Abstract: As a matter of fact, in recent decades, computer music has grown into a dominant force, revolutionizing both
music creation and evaluation methods. This study explores the evolution of music evaluation from traditional,
subjective approaches to more systematic, quantitative methods enabled by computational advancements. The
research focuses on key evaluation metrics, including emotion, rhythm, and similarity, and how models like
N-gram and Hidden Markov Models (HMM) capture melodic and rhythmic features. This research highlights
recent progress in using deep learning algorithms for music assessment and their application in tasks like
emotion recognition and music recommendation. Despite the successes, existing models often struggle with
complex emotional expressions and cross-cultural diversity in music. The findings suggest that future
improvements in music evaluation can be achieved through integrating advanced machine learning techniques
and multi-modal analysis. These results contribute to the development of more objective and comprehensive
evaluation methods, ultimately benefiting various applications in music classification, recommendation, and
automated composition.
1 INTRODUCTION
Computer music has leaped into the mainstream of
today's society after only a few decades of
development. Not only has it brought new approaches
to music creation, giving composers inspiration and
the possibility to pursue the extreme, but it has also
dramatically changed the way music is evaluated. The
history of computer music can be traced back to the
mid-20th century when advances in technology
enabled the generation of sounds and music through
algorithms. For example, The Silver Scale, composed
by Max Mathews at Bell Labs in 1957, is considered
the first piece of music generated through a computer.

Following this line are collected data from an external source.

--- src/cnef_pkg.sv ---
package cnef_pkg;

   // Coordinate format and the product of a coordinate with the cell scale.
   localparam int COORD_FRAC_BITS = 16;
   localparam int COORD_W = 32;
   localparam int SCALE_W = 19;
   localparam logic [SCALE_W-1:0] SCALE_RESET = 19'd65536;
   localparam int FBITS = COORD_FRAC_BITS + 16;
   localparam int PROD_W = 52;
   localparam int Q24_W = 24;
   localparam int CELL_ONE = 1 << Q24_W;

   // Integer hash multipliers and salts.
   localparam logic [31:0] HASH_K1 = 32'h9e3779b9;
   localparam logic [31:0] HASH_K2 = 32'h85ebca6b;
   localparam logic [31:0] HASH_K3 = 32'h7feb352d;
   localparam logic [31:0] HASH_K4 = 32'h846ca68b;
   localparam logic [31:0] SALT_FX = 32'h68bc21eb;
   localparam logic [31:0] SALT_FY = 32'h02e5be93;
   localparam logic [31:0] SALT_REGION = 32'ha511e9b3;

   // Feature points and distances.
   localparam int NCAND = 9;
   localparam logic [Q24_W-1:0] OFF_BASE = 24'd2013266;
   localparam logic [Q24_W-1:0] OFF_SPAN = 24'd12750684;
   localparam int DIFF_W = 27;
   localparam int SQ_W = 50;
   localparam int DIST_W = 51;

   // Pipelined square root: two result bits per stage.
   localparam int ROOT_W = 26;
   localparam int RAD_W = 2 * ROOT_W;
   localparam int REM_W = ROOT_W + 2;
   localparam int SQRT_STEPS = 2;
   localparam int SQRT_STAGES = ROOT_W / SQRT_STEPS;

   // Transition ramp and blend.
   localparam logic [ROOT_W-1:0] GAP = 26'd301990;
   localparam int RAMP_W = 21;
   localparam logic [RAMP_W-1:0] RAMP_DEN = 21'd2013266;
   localparam int RECIP_W = 36;
   localparam int RECIP_SHIFT = 40;
   localparam logic [RECIP_W-1:0] RECIP = RECIP_W'((64'd1 << 56) / 64'd2013266);
   localparam int T_W = 17;
   localparam logic [T_W-1:0] T_ONE = 17'd65536;
   localparam int REGION_W = 25;
   localparam logic [REGION_W-1:0] QUARTER = 25'd4194304;
   localparam logic [REGION_W-1:0] REGION_SPAN = 25'd23488102;
   localparam int FIELD_W = 16;
   localparam logic signed [FIELD_W-1:0] DARK_LEVEL = -16'sd31130;
   localparam logic signed [FIELD_W-1:0] FIELD_MIN = -16'sd31130;
   localparam logic signed [FIELD_W-1:0] FIELD_MAX = 16'sd22938;

   // Pipeline positions.
   localparam int HASH_LAT = 3;
   localparam int CTX_LEN = 9;
   localparam int FX_TAP = 3;
   localparam int R_DLY = 10;
   localparam int SRCH_LAST = 9;
   localparam int ROOT_LAST = 22;
   localparam int LATENCY = 30;

   typedef struct packed {
      logic [COORD_W-1:0] cx0;
      logic [COORD_W-1:0] cy0;
      logic [Q24_W-1:0]   fx;
      logic [Q24_W-1:0]   fy;
   } ctx_type;

   typedef struct packed {
      logic [DIST_W-1:0] d1;
      logic [DIST_W-1:0] d2;
      logic signed [1:0] best_ox;
      logic signed [1:0] best_oy;
   } srch_type;

   // Feature offset inside a cell: 0.12 + 0.76 * u in Q0.24.
   function automatic logic [Q24_W-1:0] feat_off(input logic [31:0] h);
      logic [2*Q24_W-1:0] prod;
      prod = (2*Q24_W)'(h[31:8]) * (2*Q24_W)'(OFF_SPAN);
      return OFF_BASE + prod[2*Q24_W-1:Q24_W];
   endfunction

   // Region level above the edge level: 0.25 + 1.40 * u in Q.24.
   function automatic logic [REGION_W-1:0] region_level(input logic [31:0] h);
      logic [Q24_W+REGION_W-1:0] prod;
      prod = (Q24_W+REGION_W)'(h[31:8]) * (Q24_W+REGION_W)'(REGION_SPAN);
      return QUARTER + prod[Q24_W+REGION_W-1:Q24_W];
   endfunction

   // Nearest and second-nearest update; ties keep the earlier candidate.
   function automatic srch_type srch_update(input srch_type s, input logic [DIST_W-1:0] dd,
                                            input logic signed [1:0] ox,
                                            input logic signed [1:0] oy);
      srch_type r;
      r = s;
      if (dd < s.d1) begin
         r.d2 = s.d1;
         r.d1 = dd;
         r.best_ox = ox;
         r.best_oy = oy;
      end else if (dd < s.d2) begin
         r.d2 = dd;
      end
      return r;
   endfunction

endpackage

As computer performance has increased, computer
music has expanded from simple audio generation to
complex automated composition and real-time music
processing. Nowadays, along with the disruptive
development of AI, computers are not only used for
music generation but also widely used for music
classification, recommendation, and evaluation
(Cope, 1989; Cone, 1981; Salamon et al, 1970).

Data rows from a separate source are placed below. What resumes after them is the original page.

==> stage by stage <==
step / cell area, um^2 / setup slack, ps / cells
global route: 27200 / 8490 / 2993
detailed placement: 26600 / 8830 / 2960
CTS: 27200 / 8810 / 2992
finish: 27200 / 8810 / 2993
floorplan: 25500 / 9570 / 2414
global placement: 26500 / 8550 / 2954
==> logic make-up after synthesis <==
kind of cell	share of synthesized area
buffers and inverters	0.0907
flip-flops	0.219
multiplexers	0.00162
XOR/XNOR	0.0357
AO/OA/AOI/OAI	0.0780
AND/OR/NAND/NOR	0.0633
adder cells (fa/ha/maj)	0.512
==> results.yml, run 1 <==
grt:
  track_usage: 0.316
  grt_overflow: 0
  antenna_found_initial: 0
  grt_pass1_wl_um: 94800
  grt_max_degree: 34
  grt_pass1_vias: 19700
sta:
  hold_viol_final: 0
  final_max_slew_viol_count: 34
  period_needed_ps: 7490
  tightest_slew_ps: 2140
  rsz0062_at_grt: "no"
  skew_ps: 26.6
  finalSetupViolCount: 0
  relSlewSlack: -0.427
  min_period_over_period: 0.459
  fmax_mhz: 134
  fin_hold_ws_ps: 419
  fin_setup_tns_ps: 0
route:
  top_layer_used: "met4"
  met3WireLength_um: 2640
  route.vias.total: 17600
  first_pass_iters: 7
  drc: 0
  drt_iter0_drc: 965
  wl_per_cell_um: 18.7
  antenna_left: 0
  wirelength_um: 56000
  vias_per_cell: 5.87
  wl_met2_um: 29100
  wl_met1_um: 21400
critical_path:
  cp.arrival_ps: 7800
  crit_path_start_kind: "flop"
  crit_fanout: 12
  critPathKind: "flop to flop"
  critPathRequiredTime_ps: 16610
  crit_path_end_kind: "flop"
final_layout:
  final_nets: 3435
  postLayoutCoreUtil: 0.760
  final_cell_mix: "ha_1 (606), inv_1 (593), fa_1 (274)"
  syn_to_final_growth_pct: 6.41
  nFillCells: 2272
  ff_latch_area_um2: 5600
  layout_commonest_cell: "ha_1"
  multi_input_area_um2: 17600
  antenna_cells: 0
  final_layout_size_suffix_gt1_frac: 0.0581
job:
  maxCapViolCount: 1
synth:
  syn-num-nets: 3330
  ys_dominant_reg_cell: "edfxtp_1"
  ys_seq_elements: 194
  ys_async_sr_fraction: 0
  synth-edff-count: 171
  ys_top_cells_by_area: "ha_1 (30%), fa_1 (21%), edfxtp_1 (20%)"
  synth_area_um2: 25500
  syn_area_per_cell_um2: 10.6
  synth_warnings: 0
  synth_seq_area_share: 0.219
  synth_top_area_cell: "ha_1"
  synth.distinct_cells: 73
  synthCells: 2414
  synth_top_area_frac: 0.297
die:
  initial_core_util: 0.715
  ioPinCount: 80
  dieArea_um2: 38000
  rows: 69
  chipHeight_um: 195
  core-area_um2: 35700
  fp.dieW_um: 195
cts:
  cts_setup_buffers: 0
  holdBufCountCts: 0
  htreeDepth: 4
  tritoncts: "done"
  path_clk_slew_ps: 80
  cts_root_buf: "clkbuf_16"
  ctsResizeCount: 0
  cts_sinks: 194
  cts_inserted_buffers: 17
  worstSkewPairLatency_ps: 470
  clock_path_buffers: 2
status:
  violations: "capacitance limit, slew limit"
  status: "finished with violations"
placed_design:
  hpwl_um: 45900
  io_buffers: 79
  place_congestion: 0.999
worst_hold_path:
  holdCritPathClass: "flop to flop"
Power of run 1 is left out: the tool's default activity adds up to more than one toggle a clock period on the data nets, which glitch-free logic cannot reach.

With the development of technology, music
assessment has also experienced a shift from the
traditional subjective, authoritative individual-led
assessment to a more scientific and systematic
assessment method (Fink, 2014). Traditional music
assessment methods rely on the subjective evaluation
of listeners or experts, although this method has a
certain degree of authority, the results are often
characterized by strong personal bias. The masses
tend to blur their true feelings because of the herd
mentality and the judgment of the authorities.
Therefore, with the popularization of computer music,
more and more researchers are committed to
developing assessment methods that can objectively
quantify musical characteristics and reduce the
interference of human factors.
In recent years, academic research on music
assessment has gradually focused on how to quantize
music features and how to apply them to different
music analysis tasks. For example, some scholars
proposed a data-driven deep learning tone level
contour feature algorithm based on data and a hand-
designed melodic feature extraction algorithm based
on a priori knowledge (Yang & Chen, 2018), which
provides theoretical algorithmic support for the
automation of music recognition assessment. Some
other scholars proposed an emotion recognition
system based on music features (pitch, rhythm, timbre,
etc.) from the analysis level. These researches are of
extraordinary significance in application scenarios
such as emotion recognition for music evaluation,
music recommendation, and automated composition.
198
Li and Z.
Analysis of the Metrics and Evaluations Methods for Music.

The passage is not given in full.